The task: Using the data that follows, return exactly the lines from the one that contains "lower by 29%." through the one that contains "clock period = 1.14", ends included.
-- -- --
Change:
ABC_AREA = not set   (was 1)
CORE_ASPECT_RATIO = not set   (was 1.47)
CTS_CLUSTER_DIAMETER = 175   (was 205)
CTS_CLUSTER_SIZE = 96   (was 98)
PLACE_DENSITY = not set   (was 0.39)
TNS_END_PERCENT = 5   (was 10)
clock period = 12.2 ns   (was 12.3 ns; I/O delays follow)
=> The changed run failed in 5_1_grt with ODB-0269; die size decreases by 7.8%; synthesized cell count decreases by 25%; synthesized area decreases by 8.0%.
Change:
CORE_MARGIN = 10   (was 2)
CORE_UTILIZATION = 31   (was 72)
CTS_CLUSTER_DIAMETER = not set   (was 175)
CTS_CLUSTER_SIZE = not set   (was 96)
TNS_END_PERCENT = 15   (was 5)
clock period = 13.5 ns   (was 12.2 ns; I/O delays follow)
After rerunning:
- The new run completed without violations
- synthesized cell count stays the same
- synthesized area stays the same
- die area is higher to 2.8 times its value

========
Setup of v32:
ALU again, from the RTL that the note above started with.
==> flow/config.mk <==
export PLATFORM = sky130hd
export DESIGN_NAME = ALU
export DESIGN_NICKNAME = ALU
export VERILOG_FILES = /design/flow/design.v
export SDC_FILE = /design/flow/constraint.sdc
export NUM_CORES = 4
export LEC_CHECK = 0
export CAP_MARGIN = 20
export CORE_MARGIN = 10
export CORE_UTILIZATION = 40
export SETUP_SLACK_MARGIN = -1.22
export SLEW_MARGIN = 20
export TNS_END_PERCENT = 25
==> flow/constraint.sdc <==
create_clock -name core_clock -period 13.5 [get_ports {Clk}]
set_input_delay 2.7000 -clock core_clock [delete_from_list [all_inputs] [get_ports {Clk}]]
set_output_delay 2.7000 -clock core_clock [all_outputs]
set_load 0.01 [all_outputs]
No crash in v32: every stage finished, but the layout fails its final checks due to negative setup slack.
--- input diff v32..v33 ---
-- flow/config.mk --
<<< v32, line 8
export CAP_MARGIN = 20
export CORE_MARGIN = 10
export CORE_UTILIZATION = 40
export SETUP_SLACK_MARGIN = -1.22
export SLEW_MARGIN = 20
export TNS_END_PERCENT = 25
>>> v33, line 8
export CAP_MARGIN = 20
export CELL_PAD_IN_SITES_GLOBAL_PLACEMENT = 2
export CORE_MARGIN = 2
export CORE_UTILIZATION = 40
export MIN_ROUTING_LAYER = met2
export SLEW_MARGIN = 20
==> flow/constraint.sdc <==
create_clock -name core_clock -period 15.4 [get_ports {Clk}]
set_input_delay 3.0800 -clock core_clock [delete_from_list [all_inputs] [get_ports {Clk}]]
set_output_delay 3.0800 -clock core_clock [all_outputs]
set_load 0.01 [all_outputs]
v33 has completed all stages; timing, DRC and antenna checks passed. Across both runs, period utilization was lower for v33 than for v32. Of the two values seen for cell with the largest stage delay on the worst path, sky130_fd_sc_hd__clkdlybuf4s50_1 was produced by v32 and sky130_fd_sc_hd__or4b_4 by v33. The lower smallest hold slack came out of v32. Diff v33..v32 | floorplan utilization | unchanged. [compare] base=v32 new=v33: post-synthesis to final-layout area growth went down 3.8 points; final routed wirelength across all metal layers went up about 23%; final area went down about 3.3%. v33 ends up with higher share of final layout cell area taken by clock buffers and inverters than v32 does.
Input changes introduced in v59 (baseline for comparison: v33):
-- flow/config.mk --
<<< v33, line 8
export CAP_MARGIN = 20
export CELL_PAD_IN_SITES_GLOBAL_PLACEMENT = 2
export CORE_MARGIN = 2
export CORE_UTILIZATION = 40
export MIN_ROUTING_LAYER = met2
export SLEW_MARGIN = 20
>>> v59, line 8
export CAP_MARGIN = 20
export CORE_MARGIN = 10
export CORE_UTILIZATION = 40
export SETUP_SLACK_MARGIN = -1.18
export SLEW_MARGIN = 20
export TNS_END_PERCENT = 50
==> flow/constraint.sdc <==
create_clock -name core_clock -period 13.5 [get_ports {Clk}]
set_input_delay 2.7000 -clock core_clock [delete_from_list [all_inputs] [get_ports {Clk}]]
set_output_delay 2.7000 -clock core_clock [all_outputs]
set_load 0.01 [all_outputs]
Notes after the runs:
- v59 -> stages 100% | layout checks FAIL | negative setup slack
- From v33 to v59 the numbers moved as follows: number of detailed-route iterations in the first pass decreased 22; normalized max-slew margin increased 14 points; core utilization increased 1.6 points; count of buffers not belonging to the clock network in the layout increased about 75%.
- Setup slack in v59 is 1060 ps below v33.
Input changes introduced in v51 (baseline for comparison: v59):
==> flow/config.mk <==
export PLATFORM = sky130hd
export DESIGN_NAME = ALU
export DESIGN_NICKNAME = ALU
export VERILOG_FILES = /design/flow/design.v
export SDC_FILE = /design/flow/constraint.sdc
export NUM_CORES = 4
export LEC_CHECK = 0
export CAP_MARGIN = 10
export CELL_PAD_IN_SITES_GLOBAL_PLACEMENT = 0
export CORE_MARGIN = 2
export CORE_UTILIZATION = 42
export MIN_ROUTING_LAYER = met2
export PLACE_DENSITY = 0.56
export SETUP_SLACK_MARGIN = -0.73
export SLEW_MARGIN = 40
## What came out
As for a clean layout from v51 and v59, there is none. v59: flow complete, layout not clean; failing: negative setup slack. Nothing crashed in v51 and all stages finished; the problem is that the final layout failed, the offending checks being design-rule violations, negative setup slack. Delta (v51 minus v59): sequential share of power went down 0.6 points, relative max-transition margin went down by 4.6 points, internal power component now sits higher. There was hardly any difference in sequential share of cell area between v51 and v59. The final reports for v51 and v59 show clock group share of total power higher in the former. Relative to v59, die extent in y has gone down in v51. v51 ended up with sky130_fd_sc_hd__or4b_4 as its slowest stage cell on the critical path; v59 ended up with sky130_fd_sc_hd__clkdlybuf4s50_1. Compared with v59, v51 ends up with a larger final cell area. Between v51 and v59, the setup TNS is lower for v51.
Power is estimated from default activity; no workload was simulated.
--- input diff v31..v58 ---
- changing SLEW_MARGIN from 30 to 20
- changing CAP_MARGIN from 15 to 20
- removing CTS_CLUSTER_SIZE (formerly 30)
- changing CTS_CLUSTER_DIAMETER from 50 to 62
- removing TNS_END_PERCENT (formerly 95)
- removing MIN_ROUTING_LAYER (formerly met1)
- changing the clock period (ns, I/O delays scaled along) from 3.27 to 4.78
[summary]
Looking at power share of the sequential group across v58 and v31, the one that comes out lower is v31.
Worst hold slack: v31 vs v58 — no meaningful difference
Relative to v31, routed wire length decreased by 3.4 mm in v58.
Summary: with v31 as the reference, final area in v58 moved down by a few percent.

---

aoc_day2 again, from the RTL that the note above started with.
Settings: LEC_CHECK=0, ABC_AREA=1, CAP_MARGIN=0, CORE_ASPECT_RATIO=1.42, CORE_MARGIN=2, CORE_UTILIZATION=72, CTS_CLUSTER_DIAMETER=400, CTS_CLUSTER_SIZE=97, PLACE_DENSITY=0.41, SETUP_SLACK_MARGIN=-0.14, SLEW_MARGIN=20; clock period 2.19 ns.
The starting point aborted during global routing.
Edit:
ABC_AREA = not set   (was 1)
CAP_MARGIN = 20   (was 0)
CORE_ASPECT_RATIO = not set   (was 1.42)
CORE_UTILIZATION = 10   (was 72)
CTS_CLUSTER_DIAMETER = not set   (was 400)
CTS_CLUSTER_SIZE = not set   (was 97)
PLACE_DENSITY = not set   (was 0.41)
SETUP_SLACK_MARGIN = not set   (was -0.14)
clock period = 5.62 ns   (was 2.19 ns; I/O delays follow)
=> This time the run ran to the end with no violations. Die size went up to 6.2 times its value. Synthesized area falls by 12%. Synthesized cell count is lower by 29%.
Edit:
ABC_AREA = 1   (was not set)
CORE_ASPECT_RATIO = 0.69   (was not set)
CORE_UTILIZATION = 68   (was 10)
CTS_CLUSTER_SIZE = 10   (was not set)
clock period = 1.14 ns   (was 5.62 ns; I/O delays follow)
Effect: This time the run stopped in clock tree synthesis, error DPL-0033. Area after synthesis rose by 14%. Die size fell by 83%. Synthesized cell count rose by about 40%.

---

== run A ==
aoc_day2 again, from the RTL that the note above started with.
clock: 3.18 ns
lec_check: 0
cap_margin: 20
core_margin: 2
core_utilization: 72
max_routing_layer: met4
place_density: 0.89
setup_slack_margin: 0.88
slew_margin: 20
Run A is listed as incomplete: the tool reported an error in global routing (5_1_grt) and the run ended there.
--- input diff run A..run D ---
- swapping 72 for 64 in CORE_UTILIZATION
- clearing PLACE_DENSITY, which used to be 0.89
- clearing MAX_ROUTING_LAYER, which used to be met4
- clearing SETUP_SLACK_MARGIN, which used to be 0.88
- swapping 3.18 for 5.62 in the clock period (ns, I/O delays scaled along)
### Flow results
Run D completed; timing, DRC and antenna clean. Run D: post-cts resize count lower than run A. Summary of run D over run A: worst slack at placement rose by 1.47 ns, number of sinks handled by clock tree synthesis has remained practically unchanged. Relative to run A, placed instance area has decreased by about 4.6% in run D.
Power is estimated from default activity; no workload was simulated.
job 6509:
Design ted, start of the top module:
module ted
(
	input         clk,				 
	input         reset,
	input  [15:0] addr_in,
	output [15:0] addr_out,
	input   [7:0] data_in,
	output  [7:0] data_out,
	input         rw,
	output        cpuclk,			 
	output  [6:0] color,				 
	output        csync,
	output reg    hsync,
	output reg    vsync,
	output reg    hblank,
	output reg    vblank_out,
	input         wide,
	output        ce_pix,
	output        irq,
	output        ba,
	output reg    cs_io,
	output reg    cs_ram,
	output reg    cs0,
	output reg    cs1,
	output reg    aec,
	output  [4:0] snd,
	output        pal,
	input   [7:0] k,
	input   [1:0] tvmode,
	output        cpuenable			 
);
Size: ~1,200 flip-flops, roughly 51,000 sq um of cells after synthesis.
Settings: LEC_CHECK=0, ABC_AREA=0, CAP_MARGIN=20, CELL_PAD_IN_SITES_GLOBAL_PLACEMENT=0, CORE_MARGIN=2, CORE_UTILIZATION=40, CTS_CLUSTER_DIAMETER=332, GPL_ROUTABILITY_DRIVEN=0, GPL_TIMING_DRIVEN=0, HOLD_SLACK_MARGIN=-0.05, MAX_ROUTING_LAYER=met4, MIN_ROUTING_LAYER=met2, SETUP_SLACK_MARGIN=1.83, SLEW_MARGIN=35; clock period 10.0 ns.
run.sh (not shown) runs the stock make flow with config.mk's settings and CLKGATE_MAP_FILE=.
Job 6509 did not finish: a tool error stopped it during global routing.
diff inputs: job 6509 => job 7082
Settings: clearing GPL_TIMING_DRIVEN, which used to be 0; clearing CTS_CLUSTER_DIAMETER, which used to be 332; clearing MIN_ROUTING_LAYER, which used to be met2; swapping 20 for 10 in CAP_MARGIN; clearing GPL_ROUTABILITY_DRIVEN, which used to be 0; putting CORE_ASPECT_RATIO at 1.5 where nothing was set; putting TNS_END_PERCENT at 35 where nothing was set; putting CTS_CLUSTER_SIZE at 14 where nothing was set; swapping 2 for 3 in CORE_MARGIN; clearing SETUP_SLACK_MARGIN, which used to be 1.83; swapping -0.05 for 0.22 in HOLD_SLACK_MARGIN; clearing CELL_PAD_IN_SITES_GLOBAL_PLACEMENT, which used to be 0; swapping 40 for 65 in CORE_UTILIZATION.
[summary]
Job 7082 completed every stage of the flow, and the final layout passed the timing, design-rule and antenna checks. Per the comparison of job 7082 with job 6509, xor-xnor portion of the synthesized cell area held; number of buffers inserted by hold repair at cts held; total number of placement rows went down 4.6%; arithmetic-cell share of the synthesized area counting full adders, half adders and majority gates held. Job 7082 vs job 6509 on H-tree depth: job 7082 is the lower one. On job 7082: share of the core filled by cells before placement is 26 points higher than what job 6509 gave. Job 7082 vs job 6509, number of placed instances, taps included went down by 13%. Looking at worst setup slack after placement across both flows, job 7082 is the stronger of the two, with job 6509 trailing. Between job 6509 and job 7082, the die area is higher for job 6509. Number of input and output port buffers inserted: lower on job 6509. Half-perimeter wire length of the detailed placement result delta (job 7082 − job 6509): favourable.
==> flow/design.v <==
module fft_4pt #(
    parameter DATA_WIDTH = 16
) (
    input clk,
    input rst_n,
    input data_valid_in,
    input  signed [DATA_WIDTH-1:0] x0_r,
    input  signed [DATA_WIDTH-1:0] x0_i,
    input  signed [DATA_WIDTH-1:0] x1_r,
    input  signed [DATA_WIDTH-1:0] x1_i,
    input  signed [DATA_WIDTH-1:0] x2_r,
    input  signed [DATA_WIDTH-1:0] x2_i,
    input  signed [DATA_WIDTH-1:0] x3_r,
    input  signed [DATA_WIDTH-1:0] x3_i,
    output data_valid_out,
    output signed [DATA_WIDTH+1:0] X0_r,
    output signed [DATA_WIDTH+1:0] X0_i,
    output signed [DATA_WIDTH+1:0] X1_r,
    output signed [DATA_WIDTH+1:0] X1_i,
    output signed [DATA_WIDTH+1:0] X2_r,
    output signed [DATA_WIDTH+1:0] X2_i,
    output signed [DATA_WIDTH+1:0] X3_r,
    output signed [DATA_WIDTH+1:0] X3_i
);
    localparam S1_WIDTH = DATA_WIDTH + 1;
    localparam S2_WIDTH = DATA_WIDTH + 2;
    reg signed [DATA_WIDTH-1:0] x0_r_reg, x0_i_reg;
    reg signed [DATA_WIDTH-1:0] x2_r_reg, x2_i_reg;
    reg signed [DATA_WIDTH-1:0] x1_r_reg, x1_i_reg;
    reg signed [DATA_WIDTH-1:0] x3_r_reg, x3_i_reg;
    reg valid_s0;
    always @(posedge clk or negedge rst_n) begin
        if (!rst_n) begin
            x0_r_reg <= 0; x0_i_reg <= 0;
            x2_r_reg <= 0; x2_i_reg <= 0;
            x1_r_reg <= 0; x1_i_reg <= 0;
            x3_r_reg <= 0; x3_i_reg <= 0;
            valid_s0 <= 1'b0;
        end else begin
            x0_r_reg <= x0_r; x0_i_reg <= x0_i;
            x2_r_reg <= x2_r; x2_i_reg <= x2_i;
            x1_r_reg <= x1_r; x1_i_reg <= x1_i;
            x3_r_reg <= x3_r; x3_i_reg <= x3_i;
            valid_s0 <= data_valid_in;
        end
    end
    wire signed [S1_WIDTH-1:0] A_r, A_i, B_r, B_i;
    wire signed [S1_WIDTH-1:0] C_r, C_i, D_r, D_i;
    assign A_r = x0_r_reg + x2_r_reg;
    assign A_i = x0_i_reg + x2_i_reg;
    assign B_r = x0_r_reg - x2_r_reg;
    assign B_i = x0_i_reg - x2_i_reg;
    assign C_r = x1_r_reg + x3_r_reg;
    assign C_i = x1_i_reg + x3_i_reg;
    assign D_r = x1_r_reg - x3_r_reg;
    assign D_i = x1_i_reg - x3_i_reg;
    reg signed [S1_WIDTH-1:0] A_r_reg, A_i_reg, B_r_reg, B_i_reg;
    reg signed [S1_WIDTH-1:0] C_r_reg, C_i_reg, D_r_reg, D_i_reg;
    reg valid_s1;
    always @(posedge clk or negedge rst_n) begin
        if (!rst_n) begin
            A_r_reg <= 0; A_i_reg <= 0;
            B_r_reg <= 0; B_i_reg <= 0;
            C_r_reg <= 0; C_i_reg <= 0;
            D_r_reg <= 0; D_i_reg <= 0;
            valid_s1 <= 1'b0;
        end else begin
            A_r_reg <= A_r; A_i_reg <= A_i;
            B_r_reg <= B_r; B_i_reg <= B_i;
            C_r_reg <= C_r; C_i_reg <= C_i;
            D_r_reg <= D_r; D_i_reg <= D_i;
            valid_s1 <= valid_s0;
        end
    end
    wire signed [S2_WIDTH-1:0] X0_r_w, X0_i_w;
    wire signed [S2_WIDTH-1:0] X1_r_w, X1_i_w;
    wire signed [S2_WIDTH-1:0] X2_r_w, X2_i_w;
    wire signed [S2_WIDTH-1:0] X3_r_w, X3_i_w;
    assign X0_r_w = A_r_reg + C_r_reg;
    assign X0_i_w = A_i_reg + C_i_reg;
    assign X1_r_w = B_r_reg + D_i_reg;
    assign X1_i_w = B_i_reg - D_r_reg;
    assign X2_r_w = A_r_reg - C_r_reg;
    assign X2_i_w = A_i_reg - C_i_reg;
    assign X3_r_w = B_r_reg - D_i_reg;
    assign X3_i_w = B_i_reg + D_r_reg;
    reg signed [S2_WIDTH-1:0] X0_r_reg, X0_i_reg;
    reg signed [S2_WIDTH-1:0] X1_r_reg, X1_i_reg;
    reg signed [S2_WIDTH-1:0] X2_r_reg, X2_i_reg;
    reg signed [S2_WIDTH-1:0] X3_r_reg, X3_i_reg;
    reg valid_s2;
    always @(posedge clk or negedge rst_n) begin
        if (!rst_n) begin
            X0_r_reg <= 0; X0_i_reg <= 0;
            X1_r_reg <= 0; X1_i_reg <= 0;
            X2_r_reg <= 0; X2_i_reg <= 0;
            X3_r_reg <= 0; X3_i_reg <= 0;
            valid_s2 <= 1'b0;
        end else begin
            X0_r_reg <= X0_r_w; X0_i_reg <= X0_i_w;
            X1_r_reg <= X1_r_w; X1_i_reg <= X1_i_w;
            X2_r_reg <= X2_r_w; X2_i_reg <= X2_i_w;
            X3_r_reg <= X3_r_w; X3_i_reg <= X3_i_w;
            valid_s2 <= valid_s1;
        end
    end
    assign X0_r = X0_r_reg;
    assign X0_i = X0_i_reg;
    assign X1_r = X1_r_reg;
    assign X1_i = X1_i_reg;
    assign X2_r = X2_r_reg;
    assign X2_i = X2_i_reg;
    assign X3_r = X3_r_reg;
    assign X3_i = X3_i_reg;
    assign data_valid_out = valid_s2;
endmodule
Settings: LEC_CHECK=0, ABC_AREA=0, CAP_MARGIN=20, CELL_PAD_IN_SITES_DETAIL_PLACEMENT=0, CORE_MARGIN=2, CORE_UTILIZATION=67, CTS_CLUSTER_SIZE=14, GPL_TIMING_DRIVEN=1, MAX_ROUTING_LAYER=met4, MIN_ROUTING_LAYER=met1, SETUP_SLACK_MARGIN=0.43, SLEW_MARGIN=20; clock period 2.33 ns.
run.sh (not shown) runs the stock make flow with config.mk's settings and CLKGATE_MAP_FILE=.
The first run failed in 5_1_grt.
==> next run, changes <==
ABC_AREA = unset   (was 0)
CELL_PAD_IN_SITES_DETAIL_PLACEMENT = unset   (was 0)
CORE_UTILIZATION = 70   (was 67)
CTS_CLUSTER_SIZE = 34   (was 14)
GPL_TIMING_DRIVEN = unset   (was 1)
MAX_ROUTING_LAYER = unset   (was met4)
MIN_ROUTING_LAYER = unset   (was met1)
clock period = 2.83 ns   (was 2.33 ns; I/O delays follow)
Effect: With this change the flow completed, yet does not pass: hold timing; area after synthesis is unchanged; die area shrinks by 4.2%; synthesized cell count is unchanged.
==> run B <==
## b58_cliky
module b58_cliky
	(
		CLOCK_50,						 
    KEY,
    SW,
    HEX0, HEX1, HEX2, HEX3, HEX4, HEX5, HEX6, HEX7,
		PLOT_X,
		PLOT_Y,
		PLOT_COLOUR,
		PLOT_EN
	);
Settings: LEC_CHECK=0, CAP_MARGIN=25, CORE_ASPECT_RATIO=1.52, CORE_MARGIN=5, CORE_UTILIZATION=40, CTS_CLUSTER_SIZE=95, GPL_ROUTABILITY_DRIVEN=0, HOLD_SLACK_MARGIN=0.14, MIN_ROUTING_LAYER=met2, PLACE_DENSITY=0.6, SLEW_MARGIN=15; clock period 16.0 ns.
run.sh (not shown) runs the stock make flow with config.mk's settings and CLKGATE_MAP_FILE=.
==> run H (differences from run B) <==
- CAP_MARGIN: 25 -> 5
- CORE_ASPECT_RATIO: 1.52 -> unset
- CORE_MARGIN: 5 -> 2
- CORE_UTILIZATION: 40 -> 72
- CTS_CLUSTER_DIAMETER: unset -> 135
- CTS_CLUSTER_SIZE: 95 -> unset
- GPL_ROUTABILITY_DRIVEN: 0 -> unset
- HOLD_SLACK_MARGIN: 0.14 -> unset
- MIN_ROUTING_LAYER: met2 -> unset
- PLACE_DENSITY: 0.6 -> unset
- SETUP_SLACK_MARGIN: unset -> 2.45
- SLEW_MARGIN: 15 -> 20
==> flow/constraint.sdc (replaced) <==
create_clock -name core_clock -period 8.46 [get_ports {CLOCK_50}]
set_input_delay 1.6920 -clock core_clock [delete_from_list [all_inputs] [get_ports {CLOCK_50}]]
set_output_delay 1.6920 -clock core_clock [all_outputs]
set_load 0.01 [all_outputs]
==> flow_summary.toml <==
# synthesis and place-and-route metrics
[hold_path]
hp-class = "reg2reg"

[timing]
setup_viol = 0
worstMarginPinSlew_ns = 1.15

[cells_and_area]
largestClassByArea = "logic gates"
combGateArea_um2 = 13500
fin_nets = 2692
seq_share_pct = 20.9

[pwr]
p_clk_mw = 0.641
switching_share_pct = 32.8

[outcome]
status = "complete, no violations"

[run]
log.warning_count = 72

[critical_path]
critPathKind = "reg2reg"
critical_path.top_delay_family = "simple AND/OR/NAND/NOR gates"

[die]
taps = 600

[routing]
met2_length_um = 31900

[placement]
place_hpwl_um = 43600
Source of the figures above: run B

==> flow_summary.toml <==
# generated from flow reports
[outcome]
status = "stopped before the end"
stop_stage = "global routing"
tool.error = "[ERROR GRT-0232] Routing congestion too high. Check the congestion heatmap in the GUI."

[die]
core_area_um2 = 26000

[yosys]
ys_sh_aoi_pct = 28.2
synth_area_leader_cell = "dfxtp_1"
yosysCellCount = 2625
xor_area_share_pct = 5.76

[clock_tree]
cts_setup_buffers = 55
cts_num_sinks = 217
root_buffer = "clkbuf_16"
cts_buffers = 22

[grt]
grt_use_met3_pct = 68.7
met2_usage_pct = 96.8

[placement]
place_hpwl_um = 45500
Source of the figures above: run H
-- -- --
Exercise answer:
=> This time the run ran to the end with no violations. Die size went up to 6.2 times its value. Synthesized area falls by 12%. Synthesized cell count is lower by 29%.
Edit:
ABC_AREA = 1   (was not set)
CORE_ASPECT_RATIO = 0.69   (was not set)
CORE_UTILIZATION = 68   (was 10)
CTS_CLUSTER_SIZE = 10   (was not set)
clock period = 1.14 ns   (was 5.62 ns; I/O delays follow)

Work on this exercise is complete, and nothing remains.